Sangue infetto, eseguita sentenza Corte di Strasburgo: arrivano i primi risarcimenti

SURBO- La sentenza della Corte di Strasburgo è stata eseguita: i pazienti salentini stanno ricevendo i primi risarcimenti, che vanno dai 20 ai 30mila euro ciascuno. Volge così finalmente al termine la lunga battaglia giudiziaria dell’Associazione giovanile talassemici di Lecce, per l’ottenimento del risarcimento dei danni subiti a causa di trasfusioni con sangue infetto avvenute nei primi anni ’90.

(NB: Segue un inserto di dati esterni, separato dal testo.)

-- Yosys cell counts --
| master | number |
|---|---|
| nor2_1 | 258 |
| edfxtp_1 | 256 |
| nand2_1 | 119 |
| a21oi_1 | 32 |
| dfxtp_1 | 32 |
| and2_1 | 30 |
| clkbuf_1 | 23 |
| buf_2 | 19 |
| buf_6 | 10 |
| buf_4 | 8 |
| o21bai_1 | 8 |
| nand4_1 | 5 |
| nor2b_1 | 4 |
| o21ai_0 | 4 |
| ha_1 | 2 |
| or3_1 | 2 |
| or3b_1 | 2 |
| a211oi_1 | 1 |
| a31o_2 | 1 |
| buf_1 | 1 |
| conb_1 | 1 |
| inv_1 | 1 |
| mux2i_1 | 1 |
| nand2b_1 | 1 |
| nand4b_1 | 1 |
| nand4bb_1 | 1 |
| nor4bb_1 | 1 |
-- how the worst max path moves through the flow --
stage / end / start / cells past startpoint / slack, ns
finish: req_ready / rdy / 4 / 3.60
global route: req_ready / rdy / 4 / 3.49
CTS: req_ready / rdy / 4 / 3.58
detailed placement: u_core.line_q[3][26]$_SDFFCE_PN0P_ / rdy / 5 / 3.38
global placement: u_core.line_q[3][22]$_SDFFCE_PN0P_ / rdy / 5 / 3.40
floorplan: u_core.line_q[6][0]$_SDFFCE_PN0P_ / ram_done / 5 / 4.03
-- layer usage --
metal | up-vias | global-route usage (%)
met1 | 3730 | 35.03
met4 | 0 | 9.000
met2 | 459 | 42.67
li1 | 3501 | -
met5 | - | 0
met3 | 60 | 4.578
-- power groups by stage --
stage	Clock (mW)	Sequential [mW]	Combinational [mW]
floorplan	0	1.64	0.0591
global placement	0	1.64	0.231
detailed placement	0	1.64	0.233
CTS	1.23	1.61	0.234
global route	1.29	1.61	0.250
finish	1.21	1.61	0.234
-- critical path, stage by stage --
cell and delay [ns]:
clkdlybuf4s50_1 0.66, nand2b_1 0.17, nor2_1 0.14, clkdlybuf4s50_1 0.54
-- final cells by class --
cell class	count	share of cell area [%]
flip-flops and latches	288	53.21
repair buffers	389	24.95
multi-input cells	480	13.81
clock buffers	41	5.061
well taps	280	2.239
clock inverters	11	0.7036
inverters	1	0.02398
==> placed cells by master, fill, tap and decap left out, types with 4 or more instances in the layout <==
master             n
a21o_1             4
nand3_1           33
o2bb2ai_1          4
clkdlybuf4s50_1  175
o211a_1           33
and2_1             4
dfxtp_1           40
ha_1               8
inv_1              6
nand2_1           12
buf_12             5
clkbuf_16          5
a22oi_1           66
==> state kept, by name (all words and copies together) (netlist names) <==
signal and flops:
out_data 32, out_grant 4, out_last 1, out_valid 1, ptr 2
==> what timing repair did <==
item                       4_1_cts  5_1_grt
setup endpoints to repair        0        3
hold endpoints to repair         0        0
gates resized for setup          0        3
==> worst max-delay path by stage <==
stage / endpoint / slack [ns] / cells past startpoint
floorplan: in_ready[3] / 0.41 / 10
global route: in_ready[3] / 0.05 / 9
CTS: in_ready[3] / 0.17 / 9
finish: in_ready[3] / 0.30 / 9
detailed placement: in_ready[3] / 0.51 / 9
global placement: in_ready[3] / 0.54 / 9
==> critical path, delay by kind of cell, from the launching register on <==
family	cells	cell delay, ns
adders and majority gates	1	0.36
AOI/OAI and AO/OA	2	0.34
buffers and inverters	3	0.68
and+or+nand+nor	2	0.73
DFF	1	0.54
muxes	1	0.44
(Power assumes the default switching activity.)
**config.mk**
```make
export PLATFORM = sky130hd
export DESIGN_NAME = mux4_rr_arbiter
export DESIGN_NICKNAME = d
export VERILOG_FILES = /design/src/rtl/mux4_rr_arbiter.sv
export SDC_FILE = /design/constraint.sdc
export NUM_CORES = 1
export LEC_CHECK = 0
export BUFFER_PORTS_ARGS = -buffer_cell sky130_fd_sc_hd__buf_4
export CAP_MARGIN = 5
export CORE_MARGIN = 2
export CORE_UTILIZATION = 45
export CTS_CLUSTER_SIZE = 10
export DETAILED_ROUTE_END_ITERATION = 10
export PLACE_DENSITY_LB_ADDON = 0.05
export RECOVER_POWER = 50
export SLEW_MARGIN = 15
export SYNTH_ARGS = -nofsm -noshare
export SYNTH_HDL_FRONTEND = slang
export SYNTH_SLANG_ARGS = --single-unit
```
**constraint.sdc**
```tcl
create_clock -name clk -period 4.8 [get_ports clk]
set_input_delay 0.72 -clock clk [delete_from_list [all_inputs] [get_ports clk]]
set_output_delay 0.72 -clock clk [all_outputs]
set_load 0.01 [all_outputs]
```
## src/rtl/seq_detector_pkg.sv

```systemverilog
`default_nettype none
// ============================================================================
// Module      : seq_detector_pkg
// Description : Shared defaults and helpers for the programmable serial
//               sequence detector.
// Revision    : 1.0 - initial release
// ============================================================================
package seq_detector_pkg;

    localparam int          DEF_PAT_LEN = 8;
    localparam int          DEF_CNT_W   = 8;
    localparam logic [7:0]  DEF_PATTERN = 8'b0110_1101;

    // Width needed to hold a bit count in the range 0..pat_len inclusive.
    function automatic int fill_width(input int pat_len);
        return $clog2(pat_len + 1);
    endfunction

endpackage
`default_nettype wire

```

## src/rtl/sat_match_counter.sv

```systemverilog
`default_nettype none
// ============================================================================
// Module      : sat_match_counter
// Description : Saturating match counter with sticky saturation flag.
//               A clear in the same cycle as an increment yields a count of 1.
// Revision    : 1.0 - initial release
// ============================================================================
module sat_match_counter
    import seq_detector_pkg::*;
#(
    parameter int CNT_W = DEF_CNT_W
) (
    input  logic             clk,
    input  logic             reset,
    input  logic             inc,
    input  logic             clr,
    output logic [CNT_W-1:0] count,
    output logic             sat
);

    localparam logic [CNT_W-1:0] CNT_MAX = '1;

    // Clear wins over hold; a coincident increment is applied after the clear.
    always_ff @(posedge clk or negedge reset) begin
        if (!reset) begin
            count <= '0;
            sat   <= 1'b0;
        end else if (clr) begin
            count <= inc ? CNT_W'(1) : '0;
            sat   <= 1'b0;
        end else if (inc) begin
            if (count == CNT_MAX) begin
                sat <= 1'b1;
            end else begin
                count <= count + CNT_W'(1);
            end
        end
    end

endmodule
`default_nettype wire

```

## src/rtl/seq_detector_prog.sv

```systemverilog
`default_nettype none
// ============================================================================
// Module      : seq_detector_prog
// Description : Run-time programmable serial sequence detector with per-bit
//               don't-care mask, overlapping / non-overlapping detection and
//               a saturating match counter.
// Revision    : 1.0 - initial release
// ============================================================================
module seq_detector_prog #(
    parameter int                  PAT_LEN     = seq_detector_pkg::DEF_PAT_LEN,
    parameter int                  CNT_W       = seq_detector_pkg::DEF_CNT_W,
    parameter logic [PAT_LEN-1:0]  DEF_PATTERN = seq_detector_pkg::DEF_PATTERN
) (
    input  logic               clk,
    input  logic               reset,
    input  logic               in_valid,
    input  logic               in_bit,
    input  logic               cfg_load,
    input  logic [PAT_LEN-1:0] cfg_pattern,
    input  logic [PAT_LEN-1:0] cfg_mask,
    input  logic               cfg_overlap,
    input  logic               cnt_clear,
    output logic               seq_detected,
    output logic [CNT_W-1:0]   match_count,
    output logic               cnt_sat
);

    import seq_detector_pkg::*;

    localparam int             FILL_W    = fill_width(PAT_LEN);
    localparam logic [FILL_W-1:0] FILL_FULL = FILL_W'(PAT_LEN);

    logic [PAT_LEN-1:0] hist;
    logic [PAT_LEN-1:0] pat;
    logic [PAT_LEN-1:0] mask;
    logic               ovl;
    logic [FILL_W-1:0]  fill;

    logic               accept;
    logic [PAT_LEN-1:0] hist_next;
    logic [FILL_W-1:0]  fill_next;
    logic               match;

    // A bit offered alongside a configuration load is discarded.
    assign accept    = in_valid & ~cfg_load;
    assign hist_next = {hist[PAT_LEN-2:0], in_bit};
    assign fill_next = (fill == FILL_FULL) ? FILL_FULL : fill + FILL_W'(1);

    // Masked compare on the post-shift window; masked-off bits always agree.
    assign match = accept
                 && (fill_next == FILL_FULL)
                 && (&((hist_next ~^ pat) | ~mask));

    // History, fill, active configuration and the registered match pulse.
    always_ff @(posedge clk or negedge reset) begin
        if (!reset) begin
            hist         <= '0;
            fill         <= '0;
            pat          <= DEF_PATTERN;
            mask         <= '1;
            ovl          <= 1'b1;
            seq_detected <= 1'b0;
        end else if (cfg_load) begin
            pat          <= cfg_pattern;
            mask         <= cfg_mask;
            ovl          <= cfg_overlap;
            hist         <= '0;
            fill         <= '0;
            seq_detected <= 1'b0;
        end else begin
            seq_detected <= match;
            if (accept) begin
                hist <= hist_next;
                // Non-overlapping mode demands a full window of fresh bits.
                fill <= (match && !ovl) ? '0 : fill_next;
            end
        end
    end

    sat_match_counter #(
        .CNT_W (CNT_W)
    ) u_counter (
        .clk   (clk),
        .reset (reset),
        .inc   (match),
        .clr   (cnt_clear),
        .count (match_count),
        .sat   (cnt_sat)
    );

endmodule
`default_nettype wire

```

Dopo la sentenza di gennaio scorso, con cui la Corte Europea dei diritti dell’uomo ha condannato lo Stato italiano al pagamento dei danni morali in favore di 375 pazienti, lo studio dell’Avv. Leccese Paola Perrone ha continuato a tutelare la posizione dei 24 ricorrenti salentini, presentando un atto di diffida al Comitato dei Ministri d’Europa per l’esecuzione della pronuncia della Corte di Strasburgo. E’ stato quindi nominato un Agente Governativo che ha attivato la procedura attraverso la quale il 5 settembre il Governo italiano ha pagato ai ricorrenti difesi dall’Avv. Perrone il danno morale.

Il Ministero della Salute, inoltre, ha aperto nel mese di agosto la fase transattiva dell’equa riparazione nei confronti dei ricorrenti vincitori a Strasburgo per la somma di 100mila euro.